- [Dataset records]
>>>>

This design comes from an exercise in tuning for small area, a short achievable clock period and few clock cycles per item on the open sky130 flow, not from production work. Only the layout flow was run in this run; the RTL was not checked for function there.

$ cat flow/run.sh
#!/bin/bash
# synth_recipe.tcl (not shown) runs the flow's synth.tcl, then flattens the netlist and writes it again
# the make line also repeats each setting of config.mk as NAME=value (left out here)
make -C /OpenROAD-flow-scripts/flow DESIGN_CONFIG=/design/flow/config.mk WORK_HOME=/design/flow/orfs CLKGATE_MAP_FILE= SYNTH_SCRIPT=/design/flow/synth_recipe.tcl finish
$ cat flow/config.mk
export PLATFORM = sky130hd
export DESIGN_NAME = fc_layer_top
export DESIGN_NICKNAME = fc_layer_top
export VERILOG_FILES = /design/flow/design.v
export SDC_FILE = /design/flow/constraint.sdc
export NUM_CORES = 4
export LEC_CHECK = 0
export CAP_MARGIN = 20
export CORE_MARGIN = 2
export CORE_UTILIZATION = 55
export CTS_BUF_LIST = sky130_fd_sc_hd__clkbuf_16
export CTS_CLUSTER_DIAMETER = 100
export CTS_CLUSTER_SIZE = 28
export PLACE_DENSITY = 0.6
export SETUP_SLACK_MARGIN = 5
export SLEW_MARGIN = 20
$ cat flow/constraint.sdc
create_clock -name core_clock -period 9.0 [get_ports {clk}]
set_input_delay 1.8000 -clock core_clock [delete_from_list [all_inputs] [get_ports {clk}]]
set_output_delay 1.8000 -clock core_clock [all_outputs]
set_load 0.01 [all_outputs]
This is an optimization exercise on Yosys and OpenROAD, whose aim is small area and a short achievable clock period, not a production implementation. In this exercise RTL edits were held to simulation tests only and were not proved equivalent to the original.

==> v16: inputs <==
==> flow/design.v (excerpt) <==
module trn_rx_tlp_buffer #(
  parameter int DEPTH_LOG2 = 5
) (
  input  logic                 trn_clk,
  input  logic                 trn_reset_n,
  input  logic                 trn_lnk_up_n,
  input  logic [63:0]          trn_rd,
  input  logic                 trn_rrem_n,
  input  logic                 trn_rsof_n,
  input  logic                 trn_reof_n,
  input  logic                 trn_rsrc_rdy_n,
  input  logic                 trn_rsrc_dsc_n,
  input  logic                 trn_rerrfwd_n,
  input  logic [6:0]           trn_rbar_hit_n,
  output logic                 trn_rdst_rdy_n,
  output logic [63:0]          tlp_data,
  output logic                 tlp_sof,
  output logic                 tlp_eof,
  output logic                 tlp_rem_n,
  output logic                 tlp_errfwd,
  output logic [6:0]           tlp_bar_hit_n,
  output logic                 tlp_valid,
  input  logic                 tlp_ready,
  output logic                 err_pulse
);
Settings: LEC_CHECK=0, CAP_MARGIN=20, CORE_MARGIN=2, CORE_UTILIZATION=50, PLACE_DENSITY=0.72, SETUP_SLACK_MARGIN=1.8, SLEW_MARGIN=20, SYNTH_HIERARCHICAL=1; clock period 4.0 ns.
standard.sh (not shown) runs the stock make flow with config.mk's settings and CLKGATE_MAP_FILE= SYNTH_SCRIPT=/design/flow/synth_recipe.tcl, a recipe that flattens the netlist after the stock synthesis.
==> flow/flow/run.sh <==
#!/bin/bash
# Layout flow: the standard ORFS flow (standard.sh) with two changes:
#  - plain buffers, rather than the delay cells the resizer picks by default, on the ports;
#  - clock tree sinks clustered in bigger groups, without dummy loads (fewer clock buffers).
set -euo pipefail
bash standard.sh synth > synth.log 2>&1
bash standard.sh \
  "BUFFER_PORTS_ARGS=-buffer_cell sky130_fd_sc_hd__buf_2" \
  "CTS_ARGS=-sink_clustering_enable -repair_clock_nets -dont_use_dummy_load -sink_clustering_size 30 -sink_clustering_max_diameter 60" \
  finish > layout.log 2>&1
==> inputs of v1, as changes to v16 <==
--- a/flow/config.mk
+++ b/flow/config.mk
@@ -8,7 +8,7 @@
 export CAP_MARGIN = 20
 export CORE_MARGIN = 2
 export CORE_UTILIZATION = 50
-export PLACE_DENSITY = 0.72
+export PLACE_DENSITY = 0.65
 export SETUP_SLACK_MARGIN = 1.8
 export SLEW_MARGIN = 20
 export SYNTH_HIERARCHICAL = 1
==> impl_metrics.ini <==
[run_status]
outcome = complete, no violations

[placement]
dpl.cell_count = 7567
hpwl_mm = 157
placed_area_um2 = 95800

[routing]
viasPerCell = 6.80
wirelength_mm = 284

[sta]
whs_ns = 0.186
timing.final.crit_share = 0.565
tightest_slew_ns = 1.13

[worst_setup_path]
critical_path_depth = 5
cpPeakStageDelay_ns = 0.57
crit_buf_inv = 0
cp.arrival_ns = 2.95

[layout]
diodes = 5
multi_input_area_share = 0.166
fin_util = 0.567
fin_cells = 7797

[global_route]
met3_usage = 0.0640

[min_path]
hold_end = bar_q[5]$_DFFE_PP_

[pwr]
p_clk_w = 0.0143
seqPwrFrac = 0.611

[clock_tree]
postCtsSetupBuffers = 52
# the run above: v1

==> impl_metrics.ini <==
[run_status]
outcome = complete, no violations

[worst_setup_path]
crit_buf_inv = 3
cpPeakStageDelay_ns = 0.47

[sta]
whs_ns = 0.206
tightest_slew_ns = 1.18
timing.final.crit_share = 0.590

[clock_tree]
postCtsSetupBuffers = 110

[global_route]
met3_usage = 0.0715

[routing]
wirelength_mm = 275
viasPerCell = 6.91

[pwr]
seqPwrFrac = 0.620

[layout]
fin_cells = 7807
diodes = 2
fin_util = 0.572

[placement]
placed_area_um2 = 95500
hpwl_mm = 155

[min_path]
hold_end = bar_q[6]$_DFFE_PP_
# the run above: v16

<<<<

- [Exercise]
Retype nothing except the lines from the line holding "tightest_slew_ns = 1.13" through the last line of the entries, both included.

- [Result of the task]
tightest_slew_ns = 1.13

[worst_setup_path]
critical_path_depth = 5
cpPeakStageDelay_ns = 0.57
crit_buf_inv = 0
cp.arrival_ns = 2.95

[layout]
diodes = 5
multi_input_area_share = 0.166
fin_util = 0.567
fin_cells = 7797

[global_route]
met3_usage = 0.0640

[min_path]
hold_end = bar_q[5]$_DFFE_PP_

[pwr]
p_clk_w = 0.0143
seqPwrFrac = 0.611

[clock_tree]
postCtsSetupBuffers = 52
# the run above: v1

==> impl_metrics.ini <==
[run_status]
outcome = complete, no violations

[worst_setup_path]
crit_buf_inv = 3
cpPeakStageDelay_ns = 0.47

[sta]
whs_ns = 0.206
tightest_slew_ns = 1.18
timing.final.crit_share = 0.590

[clock_tree]
postCtsSetupBuffers = 110

[global_route]
met3_usage = 0.0715

[routing]
wirelength_mm = 275
viasPerCell = 6.91

[pwr]
seqPwrFrac = 0.620

[layout]
fin_cells = 7807
diodes = 2
fin_util = 0.572

[placement]
placed_area_um2 = 95500
hpwl_mm = 155

[min_path]
hold_end = bar_q[6]$_DFFE_PP_
# the run above: v16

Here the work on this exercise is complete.